Q 後見人に選任されましたが、後見人とはどのような仕事をするのでしょうか。
A 後見人は、おもに「被後見人の治療・介護に関する契約の締結」、「被後見人の財産の管理」をします。
更に行った職務の内容を、適切に家庭裁判所に報告することを求められます。
なお、後見人であることの証明を求められたときは、東京法務局又は後見登録事務を行っている地方法務局に申請して、「登記事項証明書」の交付を受け提示します。
認知症、知的障害者、精神障害者などの精神上の障害により判断能力を欠く方(被後見人)は、自分で治療や介護を受ける契約を結ぶことができません。
自分の財産を適切に管理することもできません。
そのような状態を放っておきますと、十分な治療や介護が受けられなくなります。
その上、財産が失われてしまうおそれも出てまいります。
そのため、このような方に代わって、治療や介護を受ける契約をしたり、財産を管理する人が必要となります。
この役割を果たすのが、後見人であります。
家庭裁判所はこのような目的から、被後見人の生活や財産の状況、後見人候補者に関しての経歴、被後見人との関係などについて、様々な事情を考慮します。
すなわち、被後見人のために誠実にその職務を果たすことができるかどうかを判断して、後見人を選任いたします。
後見人とは、このように家庭裁判所から選任され、家庭裁判所と協力し合って被後見人のために職務をする、被後見人にとってはなくてはならない存在といえます。
一方後見人は、被後見人の財産に関する法律行為について、包括的に「代理する権限」を持っています。

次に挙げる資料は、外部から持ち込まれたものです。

This design comes from an exercise in tuning for a short achievable clock period and few clock cycles per item on the open sky130 flow, not from production work.
The RTL was checked by simulation tests, not by an equivalence proof against the original design.
Power is estimated from default activity; no workload was simulated.

==> design/flow/design.v <==
module huffman_tree_walk_decoder_top #(
  parameter int NODE_COUNT = 64
) (
  input  logic        clk,
  input  logic        rst,
  input  logic        cfg_valid,
  output logic        cfg_ready,
  input  logic [0:0]  cfg_reg_index,
  input  logic [31:0] cfg_wdata,
  input  logic        in_valid,
  output logic        in_ready,
  input  logic [1:0]  in_operation,
  input  logic [5:0]  in_node_addr,
  input  logic [5:0]  in_node_left,
  input  logic [5:0]  in_node_right,
  input  logic [7:0]  in_node_symbol,
  input  logic [7:0]  in_data_byte,
  output logic        out_valid,
  input  logic        out_ready,
  output logic [7:0]  out_symbol,
  output logic [31:0] out_output_count,
  output logic        out_last
);
  localparam int TW   = 20;           
  localparam int RW   = 13;           
  localparam int PW   = 29;           
  localparam int FW   = 17 + 8*RW;    
  localparam int NRT  = 128;
  localparam int CAPF = 5;            
  localparam int CAPS = 2;            
  function automatic [63:0] dec6(input logic [5:0] a);
    dec6 = 64'd1 << a;
  endfunction
  function automatic [TW-1:0] tread(input logic [63:0] oh, input logic [64*TW-1:0] t);
    tread = '0;
    for (int k = 0; k < 64; k++) tread = tread | (t[k*TW +: TW] & {TW{oh[k]}});
  endfunction
  logic [5:0]        root_q;
  logic [31:0]       limit_q;
  logic [64*TW-1:0]  tbl;
  logic [NRT*RW-1:0] rt;
  logic              in_ready_q, cfg_ready_q;
  logic              ctrl_v;
  logic [1:0]        ctrl_op;
  logic [5:0]        ctrl_addr, ctrl_l, ctrl_r;
  logic [7:0]        ctrl_s;
  logic              r_v;
  logic [7:0]        r_b;
  logic              d_v, d_h, d_full;
  logic [7:0]        d_b, d_n;
  logic [8*4-1:0]    d_q;            
  logic [8*2-1:0]    d_m;            
  logic [8*16-1:0]   d_lo;           
  logic              p_v, p_h, p_full;
  logic [7:0]        p_b, p_n;
  logic [4*4-1:0]    p_q;
  logic [4*4*RW-1:0] p_part;         
  logic              l_v, l_h, l_full;
  logic [7:0]        l_b, l_n;
  logic [4*RW-1:0]   l_raw;
  logic [4*RW-1:0]   l_lo;           
  logic [5*FW-1:0]   f_mem;          
  logic [3:0]        f_cnt;
  logic [1:0]        sv;
  logic [15:0]       sb;
  logic [16*PW-1:0]  si;
  logic              fp;
  logic [7:0]        occ;            
  logic [15:0]       pp;
  logic              at_root, ok, sfetch, refetch, chk, cpend;
  logic [5:0]        cN;
  logic [63:0]       cNOH;
  logic [TW-1:0]     cE;
  logic [31:0]       count;
  logic              e_v, e_eatf, e_fadv;
  logic [7:0]        e_sym;
  logic [31:0]       e_cnt;
  logic              pv, pin;
  logic [7:0]        psym;
  logic [31:0]       pcnt;
  logic [4*41-1:0]   ob;
  logic [1:0]        owp, orp;
  logic [2:0]        ocn;
  logic              ov, olast;
  logic [7:0]        osym;
  logic [31:0]       ocount;
  logic [2:0]        b_st;          
  logic              b_ph;          
  logic [11:0]       er;            
  logic [2*TW-1:0]   e1;            
  logic [3:0]        w_v;           
  logic [4*6-1:0]    w_n;           
  logic [4*TW-1:0]   w_e;           
  logic [4*7-1:0]    w_p;           
  logic [4*3-1:0]    w_d;           
  logic [4*3-1:0]    w_sc;          
  logic [4*5*16-1:0] w_st;          
  logic [3:0]        wr_v;          
  logic [4*7-1:0]    wr_p;
  logic [4*3-1:0]    wr_d;
  logic [4*RW-1:0]   wr_e;
  assign in_ready         = in_ready_q;
  assign cfg_ready        = cfg_ready_q;
  assign out_valid        = ov;
  assign out_symbol       = osym;
  assign out_output_count = ocount;
  assign out_last         = olast;
  logic acc, acc_dec, acc_ctl, cfg_wr, wr_root, wr_limit;
  assign acc      = in_valid && in_ready_q;
  assign acc_dec  = acc && (in_operation == 2'd1);
  assign acc_ctl  = acc && (in_operation != 2'd1);
  assign cfg_wr   = cfg_valid && cfg_ready_q;
  assign wr_root  = cfg_wr && (cfg_reg_index == 1'b0);
  assign wr_limit = cfg_wr && (cfg_reg_index == 1'b1);
  logic bld_busy, bld_restart;
  logic [4*TW-1:0] fd;              
  logic [TW-1:0]   p1_data;
  assign bld_busy = (b_st != 3'd0) || (|wr_v);
  logic p0c;
  always_comb begin
    for (int w = 0; w < 4; w++) begin
      logic [63:0] oh;
      oh = dec6(w_n[w*6 +: 6]);
      if (w == 0 && p0c) oh = cNOH;
      fd[w*TW +: TW] = tread(oh, tbl);
    end
    p1_data = fd[0 +: TW];
  end
  always_ff @(posedge clk) begin
    for (int w = 0; w < 4; w++) w_e[w*TW +: TW] <= fd[w*TW +: TW];
    p0c <= !(bld_restart || bld_busy);
    if (bld_restart) begin
      b_st <= 3'd1;
      b_ph <= 1'b0;
      w_v  <= '0;
      w_sc <= '0;
      wr_v <= '0;
    end else begin
      wr_v <= '0;
      case (b_st)
        3'd1: begin
          w_n[0 +: 6] <= root_q;
          b_st <= 3'd2;
        end
        3'd2: b_st <= 3'd3;           
        3'd3: begin
          er <= w_e[8 +: 12];
          w_n[0 +: 6] <= w_e[14 +: 6];
          w_n[6 +: 6] <= w_e[8 +: 6];
          b_st <= 3'd4;
        end
        3'd4: b_st <= 3'd5;           
        3'd5: begin
          for (int w = 0; w < 4; w++) begin
            logic [TW-1:0] e;
            logic [5:0]    c;
            e = w_e[(w/2)*TW +: TW];
            c = (w % 2 == 1) ? e[13:8] : e[19:14];
            if (e[7:0] != 8'd0) begin
              w_v[w] <= 1'b0;
              wr_v[w]            <= 1'b1;
              wr_p[w*7 +: 7]     <= 7'(w << 5);
              wr_d[w*3 +: 3]     <= 3'd2;
              wr_e[w*RW +: RW]   <= {1'b1, 1'b0, 3'd1, e[7:0]};
            end else begin
              w_v[w]          <= 1'b1;
              w_n[w*6 +: 6]   <= c;
              w_p[w*7 +: 7]   <= 7'(w << 5);
              w_d[w*3 +: 3]   <= 3'd2;
            end
          end
          b_ph <= 1'b0;
          b_st <= 3'd6;
        end
        3'd6: begin
          b_ph <= !b_ph;
          if (b_ph) begin
            for (int w = 0; w < 4; w++) begin
              logic [TW-1:0] e;
              logic [6:0]    p;
              logic [2:0]    d;
              logic [2:0]    sc;
              logic [15:0]   top;
              e   = w_e[w*TW +: TW];
              p   = w_p[w*7 +: 7];
              d   = w_d[w*3 +: 3];
              sc  = w_sc[w*3 +: 3];
              top = w_st[(w*5)*16 +: 16];
              if (w_v[w]) begin
                if ((e[7:0] != 8'd0) || (d == 3'd7)) begin
                  wr_v[w]          <= 1'b1;
                  wr_p[w*7 +: 7]   <= p;
                  wr_d[w*3 +: 3]   <= d;
                  wr_e[w*RW +: RW] <= (e[7:0] != 8'd0) ? {1'b1, 1'b0, d, e[7:0]} : {1'b0, e[19:8]};
                  if (sc != 3'd0) begin
                    {w_n[w*6 +: 6], w_p[w*7 +: 7], w_d[w*3 +: 3]} <= top;
                    for (int k = 0; k < 4; k++) w_st[(w*5+k)*16 +: 16] <= w_st[(w*5+k+1)*16 +: 16];
                    w_sc[w*3 +: 3] <= sc - 3'd1;
                  end else begin
                    w_v[w] <= 1'b0;
                  end
                end else begin
                  w_n[w*6 +: 6]    <= e[19:14];
                  w_d[w*3 +: 3]    <= d + 3'd1;
                  w_st[(w*5)*16 +: 16] <= {e[13:8], p | 7'(7'd1 << (3'd6 - d)), d + 3'd1};
                  for (int k = 1; k < 5; k++) w_st[(w*5+k)*16 +: 16] <= w_st[(w*5+k-1)*16 +: 16];
                  w_sc[w*3 +: 3] <= sc + 3'd1;
                end
              end
            end
          end
          if (w_v == 4'd0) b_st <= 3'd0;
        end
        default: ;
      endcase
    end
    for (int v = 0; v < NRT; v++) begin
      logic [4:0] m;
      int         w;
      w = v / 32;
      for (int b = 2; b < 7; b++) m[6-b] = (wr_d[w*3 +: 3] > 3'(b));
      if (wr_v[w] && (((5'(v) ^ wr_p[w*7 +: 5]) & m) == 5'd0)) rt[v*RW +: RW] <= wr_e[w*RW +: RW];
    end
  end
  logic        sel_fast, sel_jump, sel_cr, sel_eif, sel_clo, sel_bit, cv, p7, p0;
  logic [7:0]  sel_raw;
  logic [15:0] ppn, ppr;
  logic [1:0]  cs;
  always_comb begin
    sel_fast = 1'b0; sel_jump = 1'b0; sel_cr = 1'b0; sel_eif = 1'b0; sel_bit = 1'b0; sel_clo = 1'b0;
    sel_raw  = '0;
    for (int k = 0; k < 16; k++) begin
      sel_clo  = sel_clo  | (pp[k] & si[k*PW + 28]);
      sel_fast = sel_fast | (pp[k] & si[k*PW + 27]);
      sel_jump = sel_jump | (pp[k] & si[k*PW + 26]);
      sel_cr   = sel_cr   | (pp[k] & si[k*PW + 25]);
      sel_eif  = sel_eif  | (pp[k] & si[k*PW + 24]);
      sel_raw  = sel_raw  | ({8{pp[k]}} & si[k*PW +: 8]);
      sel_bit  = sel_bit  | (pp[k] & sb[(k/8)*8 + 7 - (k%8)]);
    end
    cs[0] = |pp[7:0];
    cs[1] = |pp[15:8];
    cv = |(cs & sv);
    p7 = pp[7] | pp[15];
    p0 = pp[0] | pp[8];
    for (int s = 0; s < 2; s++) begin
      for (int j = 0; j < 8; j++) begin
        logic a;
        a = 1'b0;
        for (int i = 0; i < 8; i++) begin
          a = a | (pp[s*8+i] & si[(s*8+i)*PW + 16 + j]);
          a = a | (pp[(1-s)*8+i] & si[((1-s)*8+i)*PW + 8 + j]);
        end
        ppn[s*8+j] = a;
      end
    end
    ppr = {pp[14:0], pp[15]};
  end
  logic osp, leafE, okl;
  logic a_F1, a_F2, a_F3, a_B, a_S1, a_ST, a_CO;
  logic emit, e_at_f, f_adv, free_cur;
  logic [7:0] esym;
  logic [5:0] child;
  logic pipe_empty, exec, ex_load, ex_restart;
  logic x_load, x_restart;
  assign osp   = (ocn <= 3'd2);
  assign leafE = (cE[7:0] != 8'd0);
  assign okl   = chk && leafE && ok;
  assign a_F1 = at_root && ok && cv && sel_fast && osp;
  assign a_F2 = at_root && ok && cv && !sel_fast && sel_jump;
  assign a_F3 = at_root && cv && (!ok || (!sel_fast && !sel_jump));
  assign a_B  = !at_root && sfetch && p0c;
  assign a_S1 = !at_root && !sfetch && okl && osp;
  assign a_ST = !at_root && !sfetch && !okl && cv;
  assign a_CO = !at_root && !sfetch && chk && !okl && !cv;
  assign emit     = a_F1 || a_S1;
  assign esym     = a_F1 ? sel_raw[7:0] : cE[7:0];
  assign e_at_f   = a_F1 ? sel_eif : 1'b1;
  assign f_adv    = (a_F1 && sel_cr) || (a_F2 && !p0) || (a_F3 && sel_clo) || ((a_S1 || a_ST || a_CO) && cpend);
  assign free_cur = ((a_F1 || a_F2) && sel_cr) || (a_ST && p7);
  assign child    = sel_bit ? cE[13:8] : cE[19:14];
  assign pipe_empty = !r_v && !d_v && !p_v && !l_v && (f_cnt == 4'd0) && (sv == 2'd0)
                   && !(sfetch && !refetch) && !chk && !x_load && !x_restart;
  assign exec       = ctrl_v && pipe_empty;
  assign ex_load    = x_load;
  assign ex_restart = x_restart;
  assign bld_restart = rst || ex_load || wr_root;
  logic ptrig, d_load, ctrl_vn, rf, byp, fpop, fpush;
  logic [3:0] cap;
  logic       occ_lt_p1, occ_lt_0, occ_lt_m1, irdy_n;
  assign ptrig  = r_v && !bld_busy && (!d_v || d_h) && !(in_valid && (in_operation == 2'd1));
  assign d_load = r_v && !bld_busy && (!d_v || d_h) && (acc_dec || ptrig);
  assign rf     = !sv[fp] && ((f_cnt != 4'd0) || (l_v && l_h));
  assign byp    = l_v && l_h && (f_cnt == 4'd0) && !sv[fp];
  assign fpop   = rf && (f_cnt != 4'd0);
  assign fpush  = l_v && l_h && !byp;
  assign cap       = (bld_busy || bld_restart) ? 4'd1 : ((at_root && ok) ? 4'(CAPF) : 4'(CAPS));
  assign occ_lt_p1 = (cap >= 4'd2) && !occ[3'(cap - 4'd2)];
  assign occ_lt_0  = !occ[3'(cap - 4'd1)];
  assign occ_lt_m1 = !occ[3'(cap)];
  always_comb begin
    ctrl_vn = acc_ctl ? 1'b1 : (exec ? 1'b0 : ctrl_v);
    case ({acc_dec, free_cur})
      2'b10:   irdy_n = occ_lt_p1;
      2'b01:   irdy_n = occ_lt_m1;
      default: irdy_n = occ_lt_0;
    endcase
  end
  always_ff @(posedge clk) begin
    if (rst) begin
      root_q      <= '0;
      limit_q     <= '0;
      ctrl_v      <= 1'b0;
      occ         <= '0;
      in_ready_q  <= 1'b0;
      cfg_ready_q <= 1'b0;
    end else begin
      if (wr_root)  root_q  <= cfg_wdata[5:0];
      if (wr_limit) limit_q <= cfg_wdata;
      ctrl_v      <= ctrl_vn;
      case ({acc_dec, free_cur})
        2'b10:   occ <= {occ[6:0], 1'b1};
        2'b01:   occ <= {1'b0, occ[7:1]};
        default: ;
      endcase
      in_ready_q  <= !acc_ctl && !ctrl_vn && irdy_n && !acc_dec;
      cfg_ready_q <= pipe_empty && !ctrl_v && !acc;
    end
    x_load    <= !rst && exec && (ctrl_op == 2'd0);
    x_restart <= !rst && exec && (ctrl_op == 2'd2);
    if (acc_ctl) begin
      ctrl_op   <= in_operation;
      ctrl_addr <= in_node_addr;
      ctrl_l    <= in_node_left;
      ctrl_r    <= in_node_right;
      ctrl_s    <= in_node_symbol;
    end
    if (ex_load) begin
      for (int k = 0; k < 64; k++)
        if (ctrl_addr == 6'(k)) tbl[k*TW +: TW] <= {ctrl_l, ctrl_r, ctrl_s};
    end
  end
  always_ff @(posedge clk) begin
    if (rst) begin
      r_v   <= 1'b0;
      d_v   <= 1'b0;
      d_h   <= 1'b0;
      p_v   <= 1'b0;
      l_v   <= 1'b0;
      f_cnt <= '0;
      sv    <= '0;
      fp    <= 1'b0;
    end else begin
      r_v   <= acc_dec ? 1'b1 : (d_load ? 1'b0 : r_v);
      d_v   <= d_load || (d_v && !d_h);
      d_h   <= !d_load && d_v && !d_h;
      p_v   <= d_v;
      l_v   <= p_v;
      case ({fpush, fpop})
        2'b10:   f_cnt <= f_cnt + 4'd1;
        2'b01:   f_cnt <= f_cnt - 4'd1;
        default: ;
      endcase
      for (int s = 0; s < 2; s++) begin
        if (rf && (fp == 1'(s)))              sv[s] <= 1'b1;
        else if (free_cur && cs[s])           sv[s] <= 1'b0;
      end
      if (rf) fp <= !fp;
    end
    if (acc_dec) r_b <= in_data_byte;
    if (d_load) begin
      d_b    <= r_b;
      d_n    <= acc_dec ? in_data_byte : 8'd0;
      d_full <= acc_dec;
    end
    for (int i = 0; i < 8; i++) if (d_load) begin
      logic [15:0] s16;
      logic [6:0]  idx;
      s16 = {r_b, acc_dec ? in_data_byte : 8'd0};
      idx = s16[15-i -: 7];
      d_q[i*4 +: 4]    <= 4'd1 << idx[6:5];
      d_m[i*2 +: 2]    <= 2'd1 << idx[4];
      d_lo[i*16 +: 16] <= 16'd1 << idx[3:0];
    end
    p_b    <= d_b;
    p_n    <= d_n;
    p_h    <= d_h;
    p_full <= d_full;
    for (int i = 0; i < 4; i++) begin
      logic [15:0] lo1;
      logic [1:0]  m1;
      lo1 = d_h ? d_lo[(i+4)*16 +: 16] : d_lo[i*16 +: 16];
      m1  = d_h ? d_m[(i+4)*2 +: 2]    : d_m[i*2 +: 2];
      p_q[i*4 +: 4] <= d_h ? d_q[(i+4)*4 +: 4] : d_q[i*4 +: 4];
      for (int q = 0; q < 4; q++) begin
        logic [RW-1:0] e, g;
        e = '0;
        for (int m = 0; m < 2; m++) begin
          g = '0;
          for (int lo = 0; lo < 16; lo++) g = g | (rt[(q*32+m*16+lo)*RW +: RW] & {RW{lo1[lo]}});
          e = e | (g & {RW{m1[m]}});
        end
        p_part[(i*4+q)*RW +: RW] <= e;
      end
    end
    l_b    <= p_b;
    l_n    <= p_n;
    l_h    <= p_h;
    l_full <= p_full;
    if (l_v && !l_h) l_lo <= l_raw;
    for (int i = 0; i < 4; i++) begin
      logic [RW-1:0] e;
      e = '0;
      for (int q = 0; q < 4; q++) e = e | (p_part[(i*4+q)*RW +: RW] & {RW{p_q[i*4 + q]}});
      l_raw[i*RW +: RW] <= e;
    end
    for (int k = 0; k < 5; k++) begin
      if (fpop) begin
        if (4'(k + 1) < f_cnt)                     f_mem[k*FW +: FW] <= f_mem[(k+1)%5*FW +: FW];
        else if (fpush && (4'(k + 1) == f_cnt))    f_mem[k*FW +: FW] <= {l_b, l_n, l_full, l_raw, l_lo};
      end else begin
        if (fpush && (4'(k) == f_cnt))             f_mem[k*FW +: FW] <= {l_b, l_n, l_full, l_raw, l_lo};
      end
    end
    if (rf) begin
      logic [FW-1:0] h;
      h = (f_cnt == 4'd0) ? {l_b, l_n, l_full, l_raw, l_lo} : f_mem[0 +: FW];
      for (int s = 0; s < 2; s++) begin
        if (fp == 1'(s)) begin
          sb[s*8 +: 8] <= h[FW-1 -: 8];
          for (int i = 0; i < 8; i++) begin
            logic [RW-1:0] e;
            logic [6:0]    lo;
            logic          fnd, full, cr, eif, b8;
            logic [15:0]   s16;
            logic [7:0]    raw;
            logic [7:0]    ns, nn;
            e    = h[i*RW +: RW];
            full = h[8*RW];
            s16  = h[FW-1 -: 16];
            fnd  = e[12];
            lo   = 7'(7'd1 << (e[10:8] - 3'd1));
            b8   = s16[8 - i];                   
            raw  = fnd ? e[7:0] : {2'b0, (b8 ? e[5:0] : e[11:6])};
            ns = '0; nn = '0; cr = 1'b0; eif = 1'b0;
            for (int m = 0; m < 7; m++) begin
              if (i + m + 1 < 8) ns[i+m+1]   = lo[m];
              else               nn[i+m+1-8] = lo[m];
              if (i + m + 1 >= 8) cr  = cr  | lo[m];
              if (i + m + 1 <= 8) eif = eif | lo[m];
            end
            if (!fnd) begin
              ns  = 8'd0;
              nn  = 8'(8'd1 << i);
              cr  = 1'b1;
              eif = (i == 0);
            end
            si[(s*8+i)*PW +: PW] <= {!full && !(fnd && eif) && (i != 0),
                                     fnd && (full || eif),
                                     !fnd && full,
                                     cr,
                                     eif,
                                     ns,
                                     nn,
                                     raw};
          end
        end
      end
    end
  end
  logic [31:0] cnt1;
  logic        ok0, ok1;
  assign cnt1 = count + 32'd1;
  assign ok0  = count < limit_q;
  assign ok1  = cnt1 < limit_q;
  always_ff @(posedge clk) begin
    if (rst) begin
      pp      <= 16'd1;
      at_root <= 1'b1;
      sfetch  <= 1'b0;
      refetch <= 1'b0;
      chk     <= 1'b0;
      cpend   <= 1'b0;
      count   <= '0;
      ok      <= 1'b0;
    end else begin
      if (a_F1 || a_F2) pp <= ppn;
      else if (a_ST)    pp <= ppr;
      if (a_ST)                    cpend <= p7;
      else if (a_F2)               cpend <= p0;
      else if (a_S1 || a_CO)       cpend <= 1'b0;
      if (ex_restart) begin
        count <= '0;
        ok    <= (limit_q != 32'd0);
      end else begin
        if (emit) count <= cnt1;
        ok <= emit ? ok1 : ok0;
      end
      if (ex_restart) begin
        at_root <= 1'b1;
        sfetch  <= 1'b0;
        refetch <= 1'b0;
        chk     <= 1'b0;
      end else if ((ex_load && !at_root) || (wr_root && at_root)) begin
        at_root <= 1'b0;
        sfetch  <= 1'b1;
        refetch <= 1'b1;
        chk     <= 1'b0;
      end else begin
        if (a_F2 || a_F3) at_root <= 1'b0;
        else if (a_S1)    at_root <= 1'b1;
        if (a_ST || a_F2) sfetch <= 1'b1;
        else if (a_B)     sfetch <= 1'b0;
        if (a_B)          refetch <= 1'b0;
        if (a_B)                                       chk <= !refetch;
        else if (a_S1 || a_ST || a_CO || a_F2 || a_F3) chk <= 1'b0;
      end
    end
    if (wr_root && at_root)  cN <= root_q;
    else if (a_F2)           cN <= sel_raw[5:0];
    else if (a_F3)           cN <= root_q;
    else if (a_ST)           cN <= child;
    if (wr_root && at_root)  cNOH <= dec6(root_q);
    else if (ex_load)        cNOH <= dec6(cN);
    else if (a_F2)           cNOH <= dec6(sel_raw[5:0]);
    else if (!sfetch)        cNOH <= dec6(child);
    if (a_F3)                cE <= {er, 8'd0};
    else if (a_B)            cE <= p1_data;
  end
  logic res, res_last, oen, opop;
  assign res      = pv && (e_v || !pin || e_fadv) && (e_v || (ocn != 3'd4));
  assign res_last = !(pin && e_v && e_eatf);
  assign oen      = !ov || out_ready;
  assign opop     = oen && (ocn != 3'd0);
  always_ff @(posedge clk) begin
    e_sym  <= esym;
    e_cnt  <= cnt1;
    e_eatf <= e_at_f;
    if (rst) begin
      e_v    <= 1'b0;
      e_fadv <= 1'b0;
      pv     <= 1'b0;
      pin    <= 1'b0;
      ov     <= 1'b0;
      ocn    <= '0;
      owp    <= '0;
      orp    <= '0;
    end else begin
      e_v    <= emit;
      e_fadv <= f_adv;
      if (e_v) begin
        pv  <= 1'b1;
        pin <= !(e_eatf && e_fadv);
      end else if (res) begin
        pv <= 1'b0;
      end else if (pv && e_fadv) begin
        pin <= 1'b0;
      end
      if (oen) ov <= (ocn != 3'd0);
      if (opop) orp <= orp + 2'd1;
      if (res)  owp <= owp + 2'd1;
      case ({res, opop})
        2'b10:   ocn <= ocn + 3'd1;
        2'b01:   ocn <= ocn - 3'd1;
        default: ;
      endcase
    end
    if (e_v) begin
      psym <= e_sym;
      pcnt <= e_cnt;
    end
    if (res) begin
      for (int k = 0; k < 4; k++)
        if (owp == 2'(k)) ob[k*41 +: 41] <= {psym, pcnt, res_last};
    end
    if (oen) begin
      for (int k = 0; k < 4; k++)
        if (orp == 2'(k)) {osym, ocount, olast} <= ob[k*41 +: 41];
    end
  end
endmodule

これに対応して、後見人は、被後見人の財産につき全面的な「管理権」を有します。
このような後見人が行うべき行為は、被後見人の治療や介護など、身上に関連する事項が多く出てまいります。
したがって後見人は職務の遂行に当たっては、被後見人の心身の状態及び生活の状況について、日頃より十分な配慮が求められているわけです。
後見人は、その職務の重大性から、常に重い責任を課せられているわけです。